PROBLEM STATEMENT
Whenever a line in the data holds the string "switching", copy that line.

▽

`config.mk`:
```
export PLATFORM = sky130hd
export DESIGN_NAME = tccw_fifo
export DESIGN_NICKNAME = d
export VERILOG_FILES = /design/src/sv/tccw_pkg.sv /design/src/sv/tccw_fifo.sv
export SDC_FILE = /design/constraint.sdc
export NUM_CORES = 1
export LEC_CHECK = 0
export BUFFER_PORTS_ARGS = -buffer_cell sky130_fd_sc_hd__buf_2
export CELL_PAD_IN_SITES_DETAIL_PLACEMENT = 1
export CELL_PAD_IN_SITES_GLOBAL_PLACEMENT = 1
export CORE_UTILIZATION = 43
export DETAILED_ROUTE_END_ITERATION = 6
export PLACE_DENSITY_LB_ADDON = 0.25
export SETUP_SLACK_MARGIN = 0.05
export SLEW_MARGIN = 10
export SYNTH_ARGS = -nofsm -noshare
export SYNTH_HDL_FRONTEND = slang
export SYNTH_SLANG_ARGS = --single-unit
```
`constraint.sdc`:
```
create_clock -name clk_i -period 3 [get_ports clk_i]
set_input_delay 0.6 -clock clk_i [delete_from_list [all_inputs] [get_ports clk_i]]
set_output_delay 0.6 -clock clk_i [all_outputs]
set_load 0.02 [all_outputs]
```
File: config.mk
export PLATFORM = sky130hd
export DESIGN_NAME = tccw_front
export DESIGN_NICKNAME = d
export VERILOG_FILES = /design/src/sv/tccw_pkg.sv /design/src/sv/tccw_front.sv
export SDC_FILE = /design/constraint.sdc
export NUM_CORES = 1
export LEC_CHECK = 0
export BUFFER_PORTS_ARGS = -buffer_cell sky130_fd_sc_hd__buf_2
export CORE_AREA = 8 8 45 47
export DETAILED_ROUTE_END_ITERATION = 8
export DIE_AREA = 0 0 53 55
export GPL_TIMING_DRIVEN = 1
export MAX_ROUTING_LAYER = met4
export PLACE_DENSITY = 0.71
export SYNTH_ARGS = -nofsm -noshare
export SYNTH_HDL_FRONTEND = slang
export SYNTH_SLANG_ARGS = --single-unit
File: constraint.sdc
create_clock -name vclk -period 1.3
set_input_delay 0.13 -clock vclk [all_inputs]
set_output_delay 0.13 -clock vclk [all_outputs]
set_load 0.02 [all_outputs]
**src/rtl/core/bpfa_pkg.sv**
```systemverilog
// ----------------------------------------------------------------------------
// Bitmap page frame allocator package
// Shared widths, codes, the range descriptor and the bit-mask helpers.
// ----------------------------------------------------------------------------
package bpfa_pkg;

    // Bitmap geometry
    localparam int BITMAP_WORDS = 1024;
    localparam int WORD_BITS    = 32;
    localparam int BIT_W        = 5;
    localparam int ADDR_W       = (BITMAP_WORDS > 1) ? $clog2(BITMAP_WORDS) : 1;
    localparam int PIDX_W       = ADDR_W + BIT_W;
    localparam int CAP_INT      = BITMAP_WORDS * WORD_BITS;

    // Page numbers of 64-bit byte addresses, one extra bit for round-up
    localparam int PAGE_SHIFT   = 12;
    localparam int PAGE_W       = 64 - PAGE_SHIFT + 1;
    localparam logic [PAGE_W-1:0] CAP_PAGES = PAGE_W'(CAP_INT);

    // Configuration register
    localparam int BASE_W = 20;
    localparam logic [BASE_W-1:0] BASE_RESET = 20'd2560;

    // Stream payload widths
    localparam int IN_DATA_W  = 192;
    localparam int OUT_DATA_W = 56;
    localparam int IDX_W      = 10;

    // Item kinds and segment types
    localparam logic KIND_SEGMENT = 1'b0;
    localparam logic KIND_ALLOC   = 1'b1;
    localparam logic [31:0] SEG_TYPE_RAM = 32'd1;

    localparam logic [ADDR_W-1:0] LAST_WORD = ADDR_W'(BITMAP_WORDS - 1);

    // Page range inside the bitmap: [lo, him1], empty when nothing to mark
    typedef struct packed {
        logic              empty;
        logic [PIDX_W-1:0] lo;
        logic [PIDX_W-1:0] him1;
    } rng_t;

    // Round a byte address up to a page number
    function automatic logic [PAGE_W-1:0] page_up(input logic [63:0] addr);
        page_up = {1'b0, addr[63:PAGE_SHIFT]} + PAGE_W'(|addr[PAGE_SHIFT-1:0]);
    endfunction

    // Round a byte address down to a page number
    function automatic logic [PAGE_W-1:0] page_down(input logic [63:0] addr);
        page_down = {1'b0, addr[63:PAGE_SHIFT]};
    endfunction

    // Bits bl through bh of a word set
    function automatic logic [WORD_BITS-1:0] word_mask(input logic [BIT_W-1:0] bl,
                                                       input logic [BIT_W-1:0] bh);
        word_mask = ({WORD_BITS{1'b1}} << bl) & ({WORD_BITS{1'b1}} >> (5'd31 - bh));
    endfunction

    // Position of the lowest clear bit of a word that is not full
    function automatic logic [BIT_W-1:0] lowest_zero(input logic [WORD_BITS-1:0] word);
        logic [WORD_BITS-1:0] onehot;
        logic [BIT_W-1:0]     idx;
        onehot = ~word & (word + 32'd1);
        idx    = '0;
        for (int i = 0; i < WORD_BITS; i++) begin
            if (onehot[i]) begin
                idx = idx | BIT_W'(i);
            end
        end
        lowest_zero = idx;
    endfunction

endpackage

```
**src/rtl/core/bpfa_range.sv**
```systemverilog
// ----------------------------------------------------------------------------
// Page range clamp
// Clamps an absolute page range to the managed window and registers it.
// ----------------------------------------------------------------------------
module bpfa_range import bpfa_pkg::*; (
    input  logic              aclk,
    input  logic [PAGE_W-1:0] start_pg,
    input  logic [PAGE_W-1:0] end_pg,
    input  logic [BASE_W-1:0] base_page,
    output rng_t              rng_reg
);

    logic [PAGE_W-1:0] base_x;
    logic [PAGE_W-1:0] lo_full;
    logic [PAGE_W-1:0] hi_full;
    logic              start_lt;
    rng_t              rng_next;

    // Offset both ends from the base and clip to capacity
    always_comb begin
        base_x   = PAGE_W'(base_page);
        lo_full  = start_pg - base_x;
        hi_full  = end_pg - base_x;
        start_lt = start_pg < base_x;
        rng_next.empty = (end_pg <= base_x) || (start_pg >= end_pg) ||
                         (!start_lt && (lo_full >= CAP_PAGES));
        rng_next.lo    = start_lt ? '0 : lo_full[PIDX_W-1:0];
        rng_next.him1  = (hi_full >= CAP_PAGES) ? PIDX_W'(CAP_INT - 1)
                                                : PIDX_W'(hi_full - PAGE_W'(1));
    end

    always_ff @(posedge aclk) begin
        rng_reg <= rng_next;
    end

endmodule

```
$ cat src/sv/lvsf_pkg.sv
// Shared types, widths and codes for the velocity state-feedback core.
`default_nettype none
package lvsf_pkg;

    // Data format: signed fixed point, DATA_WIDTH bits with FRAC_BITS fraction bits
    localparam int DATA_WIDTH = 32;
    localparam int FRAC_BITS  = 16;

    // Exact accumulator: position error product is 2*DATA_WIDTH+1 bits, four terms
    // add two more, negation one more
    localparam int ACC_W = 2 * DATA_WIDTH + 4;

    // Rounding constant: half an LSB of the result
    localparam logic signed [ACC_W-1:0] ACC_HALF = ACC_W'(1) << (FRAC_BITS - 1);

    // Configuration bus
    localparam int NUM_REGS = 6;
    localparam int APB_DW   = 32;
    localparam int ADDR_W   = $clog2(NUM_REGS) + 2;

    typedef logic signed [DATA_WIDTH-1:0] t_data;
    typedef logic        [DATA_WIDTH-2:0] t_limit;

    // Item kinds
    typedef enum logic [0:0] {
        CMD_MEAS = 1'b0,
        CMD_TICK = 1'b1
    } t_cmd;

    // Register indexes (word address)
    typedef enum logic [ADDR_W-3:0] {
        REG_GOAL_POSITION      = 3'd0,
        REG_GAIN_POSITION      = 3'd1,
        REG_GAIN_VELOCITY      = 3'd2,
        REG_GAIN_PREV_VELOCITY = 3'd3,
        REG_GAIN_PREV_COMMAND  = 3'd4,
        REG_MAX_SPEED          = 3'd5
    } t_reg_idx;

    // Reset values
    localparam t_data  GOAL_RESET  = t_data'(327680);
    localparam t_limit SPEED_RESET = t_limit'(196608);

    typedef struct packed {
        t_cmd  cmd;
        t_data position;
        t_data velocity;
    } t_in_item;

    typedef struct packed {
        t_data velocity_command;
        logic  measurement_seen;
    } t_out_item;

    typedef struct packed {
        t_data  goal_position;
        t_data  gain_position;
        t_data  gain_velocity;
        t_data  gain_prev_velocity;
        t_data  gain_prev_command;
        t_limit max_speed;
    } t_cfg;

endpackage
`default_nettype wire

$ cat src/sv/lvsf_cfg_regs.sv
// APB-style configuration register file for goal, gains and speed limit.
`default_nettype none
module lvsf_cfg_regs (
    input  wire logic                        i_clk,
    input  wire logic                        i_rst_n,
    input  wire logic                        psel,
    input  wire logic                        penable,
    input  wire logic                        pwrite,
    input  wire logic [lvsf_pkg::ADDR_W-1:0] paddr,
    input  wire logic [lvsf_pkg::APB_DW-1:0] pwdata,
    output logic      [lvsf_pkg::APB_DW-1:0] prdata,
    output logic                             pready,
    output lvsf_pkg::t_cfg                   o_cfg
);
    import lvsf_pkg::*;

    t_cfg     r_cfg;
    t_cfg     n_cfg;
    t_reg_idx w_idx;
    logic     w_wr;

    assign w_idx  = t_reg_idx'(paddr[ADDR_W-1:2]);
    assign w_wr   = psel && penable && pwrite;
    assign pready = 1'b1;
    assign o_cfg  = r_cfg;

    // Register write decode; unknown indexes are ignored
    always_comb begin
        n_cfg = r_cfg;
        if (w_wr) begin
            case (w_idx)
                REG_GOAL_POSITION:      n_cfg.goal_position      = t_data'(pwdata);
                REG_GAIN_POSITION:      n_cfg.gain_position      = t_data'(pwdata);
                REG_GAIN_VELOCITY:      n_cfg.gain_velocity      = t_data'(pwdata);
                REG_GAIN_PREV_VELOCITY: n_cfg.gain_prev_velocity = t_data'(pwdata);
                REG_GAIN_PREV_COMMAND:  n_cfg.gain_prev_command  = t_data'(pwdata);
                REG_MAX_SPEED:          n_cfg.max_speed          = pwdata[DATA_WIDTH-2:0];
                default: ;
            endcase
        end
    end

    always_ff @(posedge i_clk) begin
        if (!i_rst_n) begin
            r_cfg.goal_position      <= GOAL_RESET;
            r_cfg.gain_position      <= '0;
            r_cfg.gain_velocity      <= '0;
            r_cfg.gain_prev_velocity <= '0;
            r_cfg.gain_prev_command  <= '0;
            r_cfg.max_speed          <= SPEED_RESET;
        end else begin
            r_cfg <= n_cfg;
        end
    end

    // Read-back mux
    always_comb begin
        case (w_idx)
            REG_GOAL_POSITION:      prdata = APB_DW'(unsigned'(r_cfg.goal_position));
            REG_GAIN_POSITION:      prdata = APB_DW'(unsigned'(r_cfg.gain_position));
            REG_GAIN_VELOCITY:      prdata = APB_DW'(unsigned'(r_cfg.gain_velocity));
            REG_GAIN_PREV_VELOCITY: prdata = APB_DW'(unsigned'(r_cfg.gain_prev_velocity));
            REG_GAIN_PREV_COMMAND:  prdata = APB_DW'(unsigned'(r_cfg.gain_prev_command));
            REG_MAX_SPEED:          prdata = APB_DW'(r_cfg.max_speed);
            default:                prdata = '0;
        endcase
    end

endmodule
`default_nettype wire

△
▽

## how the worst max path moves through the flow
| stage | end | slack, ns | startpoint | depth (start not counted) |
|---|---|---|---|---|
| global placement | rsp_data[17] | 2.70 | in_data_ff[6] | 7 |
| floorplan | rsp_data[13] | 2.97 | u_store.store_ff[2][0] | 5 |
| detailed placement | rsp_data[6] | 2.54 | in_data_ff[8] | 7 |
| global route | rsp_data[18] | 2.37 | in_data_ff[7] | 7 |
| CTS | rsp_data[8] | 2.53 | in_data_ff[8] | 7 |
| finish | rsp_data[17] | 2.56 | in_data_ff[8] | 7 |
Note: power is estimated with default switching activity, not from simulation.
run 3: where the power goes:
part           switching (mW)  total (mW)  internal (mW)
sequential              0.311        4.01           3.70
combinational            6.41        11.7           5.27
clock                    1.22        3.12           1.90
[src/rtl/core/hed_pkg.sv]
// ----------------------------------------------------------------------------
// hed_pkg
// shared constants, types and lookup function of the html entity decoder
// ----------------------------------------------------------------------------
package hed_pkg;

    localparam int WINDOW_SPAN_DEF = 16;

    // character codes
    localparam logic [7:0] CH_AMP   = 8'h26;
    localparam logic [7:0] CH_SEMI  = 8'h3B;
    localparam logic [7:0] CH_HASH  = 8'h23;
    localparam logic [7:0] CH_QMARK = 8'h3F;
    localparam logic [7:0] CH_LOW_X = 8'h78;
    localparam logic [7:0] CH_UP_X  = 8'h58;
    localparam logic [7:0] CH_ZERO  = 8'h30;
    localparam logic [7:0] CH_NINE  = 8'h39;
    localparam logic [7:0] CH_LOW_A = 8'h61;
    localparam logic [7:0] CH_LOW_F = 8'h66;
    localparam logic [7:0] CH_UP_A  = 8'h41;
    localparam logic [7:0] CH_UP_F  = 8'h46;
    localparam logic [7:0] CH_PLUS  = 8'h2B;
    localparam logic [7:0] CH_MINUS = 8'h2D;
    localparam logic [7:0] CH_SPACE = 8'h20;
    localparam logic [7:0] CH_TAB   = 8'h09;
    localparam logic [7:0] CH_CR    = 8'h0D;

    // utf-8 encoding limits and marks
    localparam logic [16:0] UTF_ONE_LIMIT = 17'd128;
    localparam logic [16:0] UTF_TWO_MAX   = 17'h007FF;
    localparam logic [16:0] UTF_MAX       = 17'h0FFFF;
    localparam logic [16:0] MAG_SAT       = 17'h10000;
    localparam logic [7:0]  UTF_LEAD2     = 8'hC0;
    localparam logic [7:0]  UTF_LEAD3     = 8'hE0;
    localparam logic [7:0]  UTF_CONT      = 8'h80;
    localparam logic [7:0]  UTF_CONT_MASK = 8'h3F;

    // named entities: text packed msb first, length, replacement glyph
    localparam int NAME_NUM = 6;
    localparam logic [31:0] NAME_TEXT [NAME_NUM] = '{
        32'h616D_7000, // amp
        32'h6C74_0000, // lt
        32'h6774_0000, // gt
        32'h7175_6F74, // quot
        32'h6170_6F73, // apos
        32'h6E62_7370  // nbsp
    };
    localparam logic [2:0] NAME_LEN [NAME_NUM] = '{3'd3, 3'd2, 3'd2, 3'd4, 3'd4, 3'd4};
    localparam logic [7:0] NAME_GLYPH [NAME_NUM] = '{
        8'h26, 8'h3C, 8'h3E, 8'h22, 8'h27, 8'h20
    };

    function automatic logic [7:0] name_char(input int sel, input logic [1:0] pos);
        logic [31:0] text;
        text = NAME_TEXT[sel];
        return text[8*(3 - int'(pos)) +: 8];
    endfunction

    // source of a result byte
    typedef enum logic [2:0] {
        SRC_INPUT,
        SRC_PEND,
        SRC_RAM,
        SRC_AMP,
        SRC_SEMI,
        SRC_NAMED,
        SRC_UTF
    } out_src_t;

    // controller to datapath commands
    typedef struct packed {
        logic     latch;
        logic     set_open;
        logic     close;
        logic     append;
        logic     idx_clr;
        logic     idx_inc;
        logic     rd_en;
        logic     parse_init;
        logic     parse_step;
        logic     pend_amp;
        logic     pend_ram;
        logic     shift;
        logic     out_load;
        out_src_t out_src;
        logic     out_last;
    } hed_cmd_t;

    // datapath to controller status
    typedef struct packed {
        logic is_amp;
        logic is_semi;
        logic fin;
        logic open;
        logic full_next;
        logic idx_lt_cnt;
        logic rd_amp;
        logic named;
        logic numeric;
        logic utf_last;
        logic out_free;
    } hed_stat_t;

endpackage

△

ANSWER SPACE
Note: power is estimated with default switching activity, not from simulation.
part           switching (mW)  total (mW)  internal (mW)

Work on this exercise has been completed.